GOOD CREDIT
Financial Standard
|April 07, 2025
QIC head of private debt Australia Phil Miall's nearly 30 years' experience covers every corner of the credit market. He shares why active management is critical in the asset class and what he's learned during periods of tumult.
If there are two things that Phil Miall is passionate about and can fuse together it is family and skiing.
You'll find the family regularly swishing through ski fields and enjoying an activity that has not only become a shared interest but a family tradition.
Earlier this year, Miall and his son went on a ski trip to Canada that he describes as "fantastic for our bond."
"My kids are both now much better than I am; they're 19 and 16 years old and just want to go fast on the trickiest runs. While I prefer to cruise nowadays and avoid busting a knee, I find skiing is a great way to combine two things that I love. We go at least once a year," he says.

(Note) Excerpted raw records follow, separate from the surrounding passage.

--- src/sv/assert_macros.svh ---
// Assertion helpers for the command parser
`ifndef ASSERT_MACROS_SVH
`define ASSERT_MACROS_SVH
// check that a implies b at every clock edge outside reset
`define CHK_IMPLY(label, a, b) \
  label: assert property (@(posedge clk) disable iff (!rst_n) (a) |-> (b)) \
    else $error("check failed");
// check that a implies b on the next clock edge
`define CHK_NEXT(label, a, b) \
  label: assert property (@(posedge clk) disable iff (!rst_n) (a) |=> (b)) \
    else $error("check failed");
`endif

--- src/sv/scp_pkg.sv ---
package scp_pkg;

  localparam logic [3:0] ST_OK = 4'd0;
  localparam logic [3:0] ST_UNKNOWN = 4'd1;
  localparam logic [3:0] ST_BAD = 4'd2;
  localparam logic [3:0] ST_HEX = 4'd3;
  localparam logic [3:0] ST_DEC = 4'd4;
  localparam logic [3:0] ST_CFG = 4'd5;
  localparam logic [3:0] ST_INUM = 4'd6;
  localparam logic [3:0] ST_MIN = 4'd7;
  localparam logic [3:0] ST_SEC = 4'd8;
  localparam logic [3:0] ST_PREFIX = 4'd9;
  localparam logic [3:0] ST_PORT = 4'd10;
  localparam logic [3:0] ST_BIT = 4'd11;

  localparam logic [3:0] PH_NONE = 4'd0;
  localparam logic [3:0] PH_CFG_FIELD = 4'd1;
  localparam logic [3:0] PH_CFG_VALUE = 4'd2;
  localparam logic [3:0] PH_INUM = 4'd3;
  localparam logic [3:0] PH_PROG = 4'd4;
  localparam logic [3:0] PH_HOUR = 4'd5;
  localparam logic [3:0] PH_MIN = 4'd6;
  localparam logic [3:0] PH_SEC = 4'd7;
  localparam logic [3:0] PH_MSEC = 4'd8;
  localparam logic [3:0] PH_OPCODE = 4'd9;
  localparam logic [3:0] PH_PORT = 4'd10;
  localparam logic [3:0] PH_HEX = 4'd11;
  localparam logic [3:0] PH_BIT = 4'd12;
  localparam logic [3:0] PH_GBIT = 4'd13;

  localparam logic [4:0] CMD_SEL_PROG = 5'd3;
  localparam logic [4:0] CMD_TIME_A = 5'd9;
  localparam logic [4:0] CMD_TIME_B = 5'd10;
  localparam logic [4:0] CMD_DEL_INSTR = 5'd11;
  localparam logic [4:0] CMD_WR_CFG = 5'd18;

  localparam logic [6:0] TIME_LIMIT = 7'd60;

  // character class codes produced by the front end
  typedef enum logic [2:0] {
    CL_OTHER, CL_DASH, CL_COLON, CL_DEC, CL_HEXL, CL_PORT
  } char_class_t;

  // classified item passed from front to back
  typedef struct packed {
    logic        clr;
    logic [7:0]  ch;
    char_class_t cls;
    logic [3:0]  dig;
    logic [2:0]  port;
    logic [4:0]  cmd_code;
  } cls_item_t;

  typedef struct packed {
    logic [3:0]  status;
    logic        done;
    logic [4:0]  command;
    logic [3:0]  phase;
    logic [7:0]  small_arg;
    logic [15:0] wide_arg;
    logic [6:0]  hour;
    logic [6:0]  minute;
    logic [6:0]  second;
    logic [9:0]  msec;
    logic [5:0]  instr_type;
    logic [7:0]  instr_arg;
  } result_t;

  // command letter to code, zero for unknown
  function automatic logic [4:0] cmd_code_of(input logic [7:0] c);
    logic [4:0] r;
    begin
      unique case (c)
        "E": r = 5'd1;  "C": r = 5'd2;  "S": r = 5'd3;  "D": r = 5'd4;
        "a": r = 5'd5;  "d": r = 5'd6;  "L": r = 5'd7;  "l": r = 5'd8;
        "R": r = 5'd9;  "T": r = 5'd10; "e": r = 5'd11; "u": r = 5'd12;
        "I": r = 5'd13; "U": r = 5'd14; "r": r = 5'd15; "h": r = 5'd16;
        "G": r = 5'd17; "g": r = 5'd18;
        default: r = 5'd0;
      endcase
      return r;
    end
  endfunction

  // three-letter opcode to type base (1 + 7*k), zero for unknown
  function automatic logic [5:0] opcode_base(input logic [23:0] p);
    logic [5:0] r;
    begin
      unique case (p)
        "wtp": r = 6'd1;  "cpb": r = 6'd8;  "spb": r = 6'd15; "dob": r = 6'd22;
        "dib": r = 6'd29; "ddr": r = 6'd36; "rps": r = 6'd43; "wps": r = 6'd50;
        default: r = 6'd0;
      endcase
      return r;
    end
  endfunction

endpackage

--- src/sv/scp_front.sv ---
module scp_front (
  input  logic              kind,
  input  logic [7:0]        ch,
  output scp_pkg::cls_item_t item
);
  import scp_pkg::*;

  // classify one character
  always_comb begin
    item = '0;
    item.clr = kind;
    item.ch = ch;
    item.cmd_code = cmd_code_of(ch);
    item.cls = CL_OTHER;
    if (ch == "-") begin
      item.cls = CL_DASH;
    end else if (ch == ":") begin
      item.cls = CL_COLON;
    end else if (ch >= "0" && ch <= "9") begin
      item.cls = CL_DEC;
      item.dig = 4'(ch - 8'h30);
    end else if (ch >= "a" && ch <= "f") begin
      item.cls = CL_HEXL;
      item.dig = 4'(ch - 8'h57);
    end else if (ch >= "A" && ch <= "F") begin
      item.cls = CL_HEXL;
      item.dig = 4'(ch - 8'h37);
    end
    if (ch >= "A" && ch <= "G") begin
      item.port = 3'(ch - "A");
    end else if (ch >= "a" && ch <= "g") begin
      item.port = 3'(ch - "a");
    end else begin
      item.port = 3'd7;
    end
  end
endmodule

--- src/sv/scp_queue.sv ---
module scp_queue #(
  parameter int W = 8
) (
  input  logic         clk,
  input  logic         rst_n,
  input  logic         wr,
  input  logic [W-1:0] wdata,
  output logic         full,
  input  logic         rd,
  output logic         empty,
  output logic [W-1:0] rdata
);
  logic [W-1:0] mem_r [2];
  logic         wp_r, rp_r;
  logic [1:0]   cnt_r;

  assign full = cnt_r == 2'd2;
  assign empty = cnt_r == 2'd0;
  assign rdata = mem_r[rp_r];

  // hold two entries
  always_ff @(posedge clk) begin
    if (wr && !full) begin
      mem_r[wp_r] <= wdata;
    end
  end

  always_ff @(posedge clk) begin
    if (!rst_n) begin
      wp_r <= 1'b0;
      rp_r <= 1'b0;
      cnt_r <= 2'd0;
    end else begin
      if (wr && !full) wp_r <= ~wp_r;
      if (rd && !empty) rp_r <= ~rp_r;
      cnt_r <= cnt_r + 2'(wr && !full) - 2'(rd && !empty);
    end
  end
endmodule

--- src/sv/scp_back.sv ---
module scp_back #(
  parameter int PROGRAM_COUNT = 16
) (
  input  logic               clk,
  input  logic               rst_n,
  input  logic               go,
  input  scp_pkg::cls_item_t item,
  output scp_pkg::result_t   res
);
  import scp_pkg::*;

  logic [4:0]  cmd_r, cmd_nxt;
  logic [3:0]  ph_r, ph_nxt;
  logic [2:0]  dc_r, dc_nxt;
  logic        done_r, done_nxt;
  logic [7:0]  sa_r, sa_nxt;
  logic [15:0] wa_r, wa_nxt;
  logic [6:0]  hr_r, hr_nxt, mi_r, mi_nxt, se_r, se_nxt;
  logic [9:0]  ms_r, ms_nxt;
  logic [5:0]  it_r, it_nxt;
  logic [7:0]  ia_r, ia_nxt;
  logic [7:0]  pf_r [3];
  logic [7:0]  pf_nxt [3];
  logic        ps_r, ps_nxt;
  logic [3:0]  st;
  logic        isdec, ishex;
  logic [2:0]  op;
  logic [23:0] pfx;
  logic [5:0]  base;
  logic [6:0]  t7;
  logic [7:0]  s8;

  assign isdec = item.cls == CL_DEC;
  assign ishex = isdec || item.cls == CL_HEXL;
  // opcode index from type: (type-1)/7 via small compare chain
  always_comb begin
    op = 3'd0;
    for (int k = 1; k < 8; k++) begin
      if (it_r >= 6'(1 + 7 * k)) op = 3'(k);
    end
  end
  assign pfx = {pf_r[0], pf_r[1], item.ch};
  assign base = opcode_base(pfx);

  // step the parser by one item
  always_comb begin
    cmd_nxt = cmd_r; ph_nxt = ph_r; dc_nxt = dc_r; done_nxt = done_r;
    sa_nxt = sa_r; wa_nxt = wa_r; hr_nxt = hr_r; mi_nxt = mi_r; se_nxt = se_r;
    ms_nxt = ms_r; it_nxt = it_r; ia_nxt = ia_r; ps_nxt = ps_r;
    pf_nxt = pf_r;
    st = ST_OK;
    t7 = '0;
    s8 = '0;
    if (item.clr || (cmd_r == 5'd0 && item.cmd_code == 5'd0)) begin
      cmd_nxt = '0; ph_nxt = PH_NONE; dc_nxt = '0; done_nxt = 1'b0;
      hr_nxt = '0; mi_nxt = '0; se_nxt = '0; ms_nxt = '0; it_nxt = '0;
      ia_nxt = '0; ps_nxt = 1'b0; pf_nxt = '{default: '0};
      st = item.clr ? ST_OK : ST_UNKNOWN;
    end else if (cmd_r == 5'd0) begin
      cmd_nxt = item.cmd_code;
      if (item.ch == "e") begin
        wa_nxt = '0;
      end else if (item.ch == "g") begin
        ph_nxt = PH_CFG_FIELD; dc_nxt = '0; sa_nxt = '0;
      end else if (item.ch != "S" && item.ch != "R" && item.ch != "T") begin
        done_nxt = 1'b1;
      end
    end else if (cmd_r == CMD_WR_CFG) begin
      if (item.cls == CL_DASH) begin
        if (ph_r == PH_CFG_FIELD && dc_r != 3'd0) begin
          ph_nxt = PH_CFG_VALUE; dc_nxt = '0; wa_nxt = '0;
        end else st = ST_BAD;
      end else if (ph_r == PH_CFG_FIELD) begin
        if (dc_r >= 3'd2) st = ST_CFG;
        else if (!ishex) st = ST_HEX;
        else begin
          sa_nxt = {sa_r[3:0], item.dig}; dc_nxt = dc_r + 3'd1;
        end
      end else if (ph_r == PH_CFG_VALUE) begin
        if (dc_r >= 3'd5) st = ST_CFG;
        else if (!isdec) st = ST_DEC;
        else begin
          wa_nxt = 16'(wa_r * 16'd10 + 16'(item.dig));
          dc_nxt = dc_r + 3'd1; done_nxt = 1'b1;
        end
      end else st = ST_BAD;
    end else if (cmd_r == CMD_DEL_INSTR) begin
      if (item.cls == CL_DASH) begin
        ph_nxt = PH_INUM; dc_nxt = '0;
      end else if (ph_r != PH_INUM) st = ST_BAD;
      else if (dc_r >= 3'd5) st = ST_INUM;
      else if (!isdec) st = ST_DEC;
      else begin
        dc_nxt = dc_r + 3'd1;
        wa_nxt = 16'(wa_r * 16'd10 + 16'(item.dig));
        done_nxt = 1'b1;
      end
    end else if (cmd_r == CMD_SEL_PROG) begin
      if (item.cls == CL_DASH) begin
        ph_nxt = PH_PROG; sa_nxt = '0; dc_nxt = '0;
      end else if (ph_r != PH_PROG || dc_r >= 3'd2) st = ST_BAD;
      else if (!isdec) st = ST_DEC;
      else begin
        dc_nxt = dc_r + 3'd1;
        s8 = 8'(sa_r * 8'd10 + 8'(item.dig));
        sa_nxt = s8;
        if (32'(s8) < PROGRAM_COUNT) done_nxt = 1'b1;
      end
    end else if (cmd_r == CMD_TIME_A || cmd_r == CMD_TIME_B) begin
      if (item.cls == CL_DASH) begin
        if (ph_r == PH_NONE) begin
          ph_nxt = PH_HOUR; hr_nxt = '0; dc_nxt = '0;
        end else if (ph_r == PH_MSEC) begin
          ph_nxt = PH_OPCODE; it_nxt = '0; ia_nxt = '0; dc_nxt = '0;
        end else if (ph_r == PH_PORT && it_r != 6'd0 && (op == 3'd0 || op >= 3'd5)) begin
          ph_nxt = PH_HEX; ia_nxt = '0; dc_nxt = '0;
        end else st = ST_BAD;
      end else if (item.cls == CL_COLON) begin
        dc_nxt = '0;
        if (ph_r == PH_HOUR) begin
          ph_nxt = PH_MIN; mi_nxt = '0;
        end else if (ph_r == PH_MIN) begin
          ph_nxt = PH_SEC; se_nxt = '0;
        end else if (ph_r == PH_SEC) begin
          ph_nxt = PH_MSEC; ms_nxt = '0;
        end else begin
          st = ST_BAD; dc_nxt = dc_r;
        end
      end else begin
        case (ph_r)
          PH_HEX: begin
            if (dc_r >= 3'd2) st = ST_BAD;
            else if (!ishex) st = ST_HEX;
            else begin
              dc_nxt = dc_r + 3'd1; ia_nxt = {ia_r[3:0], item.dig}; done_nxt = 1'b1;
            end
          end
          PH_HOUR, PH_MIN, PH_SEC: begin
            if (dc_r >= 3'd2) st = ST_BAD;
            else if (!isdec) st = ST_DEC;
            else begin
              dc_nxt = dc_r + 3'd1;
              if (ph_r == PH_HOUR) begin
                hr_nxt = 7'(hr_r * 7'd10 + 7'(item.dig));
              end else if (ph_r == PH_MIN) begin
                t7 = 7'(mi_r * 7'd10 + 7'(item.dig));
                mi_nxt = t7;
                if (t7 >= TIME_LIMIT) st = ST_MIN;
              end else begin
                t7 = 7'(se_r * 7'd10 + 7'(item.dig));
                se_nxt = t7;
                if (t7 >= TIME_LIMIT) st = ST_SEC;
              end
            end
          end
          PH_MSEC: begin
            if (dc_r >= 3'd3) st = ST_BAD;
            else if (!isdec) st = ST_DEC;
            else begin
              dc_nxt = dc_r + 3'd1;
              ms_nxt = 10'(ms_r * 10'd10 + 10'(item.dig));
            end
          end
          PH_OPCODE: begin
            if (dc_r >= 3'd3) st = ST_PREFIX;
            else begin
              pf_nxt[dc_r[1:0]] = item.ch;
              dc_nxt = dc_r + 3'd1;
              if (dc_r == 3'd2) begin
                if (base != 6'd0) begin
                  it_nxt = base; ia_nxt = '0; ph_nxt = PH_PORT;
                  dc_nxt = '0; ps_nxt = 1'b0;
                end else st = ST_PREFIX;
              end
            end
          end
          PH_PORT: begin
            if (ps_r || it_r == 6'd0 || item.port == 3'd7) st = ST_PORT;
            else begin
              it_nxt = it_r + 6'(item.port);
              ps_nxt = 1'b1;
              if (op >= 3'd1 && op <= 3'd4) begin
                ph_nxt = (item.port == 3'd6) ? PH_GBIT : PH_BIT;
              end
            end
          end
          PH_BIT, PH_GBIT: begin
            if (item.ch >= "0" && (item.ch <= "4" ||
                (ph_r == PH_BIT && item.ch <= "7"))) begin
              ia_nxt = item.ch - 8'h30; done_nxt = 1'b1;
            end else st = ST_BIT;
          end
          default: st = ST_BAD;
        endcase
      end
    end else begin
      st = ST_BAD;
    end
  end

  // commit state on each item
  always_ff @(posedge clk) begin
    if (!rst_n) begin
      cmd_r <= '0; ph_r <= PH_NONE; dc_r <= '0; done_r <= 1'b0; sa_r <= '0;
      wa_r <= '0; hr_r <= '0; mi_r <= '0; se_r <= '0; ms_r <= '0; it_r <= '0;
      ia_r <= '0; ps_r <= 1'b0; pf_r <= '{default: '0};
    end else if (go) begin
      cmd_r <= cmd_nxt; ph_r <= ph_nxt; dc_r <= dc_nxt; done_r <= done_nxt;
      sa_r <= sa_nxt; wa_r <= wa_nxt; hr_r <= hr_nxt; mi_r <= mi_nxt;
      se_r <= se_nxt; ms_r <= ms_nxt; it_r <= it_nxt; ia_r <= ia_nxt;
      ps_r <= ps_nxt; pf_r <= pf_nxt;
    end
  end

  always_comb begin
    res.status = st; res.done = done_nxt; res.command = cmd_nxt;
    res.phase = ph_nxt; res.small_arg = sa_nxt; res.wide_arg = wa_nxt;
    res.hour = hr_nxt; res.minute = mi_nxt; res.second = se_nxt;
    res.msec = ms_nxt; res.instr_type = it_nxt; res.instr_arg = ia_nxt;
  end
endmodule

--- src/sv/sequencer_command_parser.sv ---
// Command parser: one character item per cycle, back to back, when not full.
// Each item is registered in the mid queue, then the back end steps it into
// the result queue. Throughput: one item per cycle while the result queue has
// room; the back end commits its whole state update on each step.
// Reset (rst_n low, synchronous) clears all parser state and both queues.
module sequencer_command_parser #(
  parameter int PROGRAM_COUNT = 16
) (
  input  logic        clk,
  input  logic        rst_n,
  input  logic        push,
  output logic        full,
  input  logic        in_kind,
  input  logic [7:0]  in_char_in,
  output logic        empty,
  input  logic        pop,
  output logic [3:0]  out_status,
  output logic        out_done_res,
  output logic [4:0]  out_command,
  output logic [3:0]  out_phase,
  output logic [7:0]  out_small_arg,
  output logic [15:0] out_wide_arg,
  output logic [6:0]  out_hour,
  output logic [6:0]  out_minute,
  output logic [6:0]  out_second,
  output logic [9:0]  out_millisecond,
  output logic [5:0]  out_instr_type,
  output logic [7:0]  out_instr_arg
);
  import scp_pkg::*;
  `include "assert_macros.svh"

  cls_item_t fi, bi;
  result_t   res, outr;
  logic      mid_empty, res_full, go;

  scp_front u_front (.kind(in_kind), .ch(in_char_in), .item(fi));

  scp_queue #(.W($bits(cls_item_t))) u_midq (
    .clk(clk), .rst_n(rst_n), .wr(push), .wdata(fi), .full(full),
    .rd(go), .empty(mid_empty), .rdata(bi)
  );

  // advance the back end when an item waits and the result queue has room
  assign go = !mid_empty && !res_full;

  scp_back #(.PROGRAM_COUNT(PROGRAM_COUNT)) u_back (
    .clk(clk), .rst_n(rst_n), .go(go), .item(bi), .res(res)
  );

  scp_queue #(.W($bits(result_t))) u_outq (
    .clk(clk), .rst_n(rst_n), .wr(go), .wdata(res), .full(res_full),
    .rd(pop), .empty(empty), .rdata(outr)
  );

  assign out_status = outr.status;
  assign out_done_res = outr.done;
  assign out_command = outr.command;
  assign out_phase = outr.phase;
  assign out_small_arg = outr.small_arg;
  assign out_wide_arg = outr.wide_arg;
  assign out_hour = outr.hour;
  assign out_minute = outr.minute;
  assign out_second = outr.second;
  assign out_millisecond = outr.msec;
  assign out_instr_type = outr.instr_type;
  assign out_instr_arg = outr.instr_arg;

  `CHK_IMPLY(a_go_needs_room, go, !res_full)
  `CHK_NEXT(a_push_fills, push && !full && mid_empty && !go, !mid_empty)
  `CHK_IMPLY(a_status_range, !empty, out_status <= ST_BIT)
endmodule

--- config.mk ---
export PLATFORM = sky130hd
export DESIGN_NAME = sequencer_command_parser
export DESIGN_NICKNAME = d
export VERILOG_FILES = /design/src/sv/scp_pkg.sv /design/src/sv/scp_front.sv /design/src/sv/scp_queue.sv /design/src/sv/scp_back.sv /design/src/sv/sequencer_command_parser.sv
export VERILOG_INCLUDE_DIRS = /design/src /design/src/sv
export SDC_FILE = /design/constraint.sdc
export NUM_CORES = 1
export LEC_CHECK = 0
export BUFFER_PORTS_ARGS = -buffer_cell sky130_fd_sc_hd__buf_4
export CORE_UTILIZATION = 46
export CTS_BUF_LIST = sky130_fd_sc_hd__clkbuf_4 sky130_fd_sc_hd__clkbuf_8 sky130_fd_sc_hd__clkbuf_16
export DETAILED_ROUTE_END_ITERATION = 8
export GPL_ROUTABILITY_DRIVEN = 0
export PLACE_DENSITY = 0.7
export SYNTH_ARGS = -nofsm -noshare
export SYNTH_HDL_FRONTEND = slang
export SYNTH_SLANG_ARGS = --single-unit
--- constraint.sdc ---
create_clock -name clk -period 14.8 [get_ports clk]
set_clock_uncertainty 0.1 [all_clocks]
set_input_delay 0 -clock clk [delete_from_list [all_inputs] [get_ports clk]]
set_output_delay 0 -clock clk [all_outputs]
set_load 0.01 [all_outputs]
==> metrics list, run 1 <==
- At the pin with the least slew margin, the transition time is 1230 ps.
- Area of the mapped netlist: 19100 µm²
- Iteration-0 DRC Markers: 1627
* Number of port buffers: 97
* Reg clk slew, reported paths: 60 ps
* Count of standard-cell rows: 74
- CP max stage cell: dfxtp_2
- Wire length of the first global-routing pass: 78.1 mm
- The net count of the finished layout is 2100.
* 1st-pass router iterations: 6
- Net count after synthesis: 2038
- Based on the critical path, the design can be clocked at up to 215 MHz.
- Y dimension of the die: 206 µm
* Root buf cell: clkbuf_16
- # resized after CTS: 0
* Storage cell area: 8610 µm²
* Hold Path Depth: 4
- The synthesized netlist contains 101 unique library cells.
* Top-Level Pins: 98
* Worst hold slack: 4.29 ps
* Beginning of the worst hold path: pop
- Skew-Pair Late Insertion Delay: 530 ps
- The clock passes through at most 3 buffers.
* Required arrival time at the worst endpoint: 14960 ps
* Synth area leaders: edfxtp_1 34%, dfxtp_1 11%, ha_1 6.0%
* Wire length on met2: 23.1 mm
- Setup repair after global routing left no endpoint under its margin.
- The tool flagged a number of max-cap violations equal to 0.
- FILL cells: 3622
- HPWL after detailed placement: 34.2 mm
- Along the worst path, the maximum fanout reaches 47.
- Worst path arrival time: 4810 ps
- Entering global routing, the biggest net connects 73 pins.
* Category of the worst setup path capture point: flip-flop
- Floorplan core area: 40800 µm²
- Final cycle utilization of the critical path: 0.314
- CTS saw 323 sinks.
- In this run the remaining antenna-violating nets after routing total 0.
* Reg2reg end: u_outq.mem_r[1][60]
- On the worst path, the slowest cell contributes a delay of 950 ps.
- In the final routing, the length of wire on met1 measures 20.9 mm.
- The H-tree generated during clock tree synthesis spans 2 levels.
- After detailed routing, the number of remaining DRC violations is 0.
- Cell count after synthesis: 1921
- Overall die area: 42300 µm²
* Vias per Instance: 6.08
- The number of endpoints with negative hold slack in the final report was 0.
- Maximum vdd drop: 0.000119 V
- The floorplan step set the die width to 206 µm.
- Run status: finished clean
* Fraction of post-synthesis cell area in the top cell type by area: 0.337
- Headroom to the max-slew limit came out at 0.173.
* Setup slack on the worst flop-to-flop path: 10150 ps
* Chain of cells forming the critical path: mux2_2, inv_1, fa_1, nand2b_1, a2111oi_2, o211a_1, nand4bb_1, nand4b_1, o311a_1, o31ai_1, nand2_1
- The final number of max-transition violations is 0.
* Synthesis-to-layout area growth: 12.6%
- Number of synthesized flops with an enable pin: 214
* Async SR Flop Fraction: 0
* Final min period: 4650 ps
* Top sig layer: met4
- The number of global-route vias before repair was 14700.
- Detailed routing placed a total of 3.84 mm of wire on met3.
- TritonCTS clock tree: yes
- Summing over every cut layer, the via total after detailed routing is 15400.
* Routed length per placed instance: 19.5 µm
- Total CTS buffers: 35
- Area occupied by multi-input gates: 9860 µm²
- The path class of the tightest hold or removal check is in -> reg.
- The most used flip-flop cell after synthesis is edfxtp_1.
* Sequential area share after synthesis: 0.452
- The synthesized design spends more area on one cell type than any other, namely edfxtp_1.
* Initial cell density of the core: 0.467
* Total wire length after detailed routing: 49.6 mm
- Total setup violations reported at the end of the flow: 0
* Number of antenna violations at the first check in global routing: 1
- Number of synthesis warnings: 0
- Total negative slack: 0 ps
- Number of diodes: 0
- Of the cells placed in the final design, the portion with a size suffix greater than 1 is 0.160.
- Mean instance size in the synthesized netlist: 9.92 µm²
* Most frequent standard cell in the layout excluding fill and tap cells: edfxtp_1
- Counting cells, the worst reg-to-reg path comes to 11.
* #FFs+latches synth: 323
- Pwr per Cell Area: 172 nW/µm²
- The critical path in this run is classified as reg -> reg.
- Critical path launch point type: flip-flop
- Global route overflow: 0
* Static Leakage: 7.81 nW
* Most frequent cells in the layout: 214 x edfxtp_1, 197 x nand2_1, 158 x nor2_1, 156 x a21oi_1, 116 x buf_4
- Across every metal layer, demand over resource in global routing totals 0.233.
## layout make-up
cell class | count | share of cell area
well taps | 532 | 0.0310
clock inverters | 11 | 0.00385
inverters | 51 | 0.00892
flip-flops and latches | 323 | 0.401
multi-input cells | 1444 | 0.459
clock buffers | 52 | 0.0495
repair buffers | 128 | 0.0462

Miall is an all-round active person. Cycling and triathlons are additional hobbies that if he doesn't do on a regular basis, he starts to get a twitch.
Being active, in terms of how he approaches investing and managing a portfolio and broadly from an investment point of view, also carries through nicely in the professional field.
"I have somewhat of a rare breadth of experience in credit markets, compared to someone who came from a more traditional route of investment banking and leverage finance and then entered private debt investing," he says.
Miall's DNA is in bottom-up credit research that has stayed with him in his nearly 30-year career.
Miall started in commercial and institutional lending with Sanwa Bank (which is now part of MUFG), Commonwealth Bank, and BNP Paribas, then cut his teeth early in what is still the private debt market, albeit on the bank side.
He then moved to Fitch Ratings where he became a director of corporate ratings, and gained valuable experience understanding rating agency methodologies, conducting detailed credit due diligence and assigning credit ratings.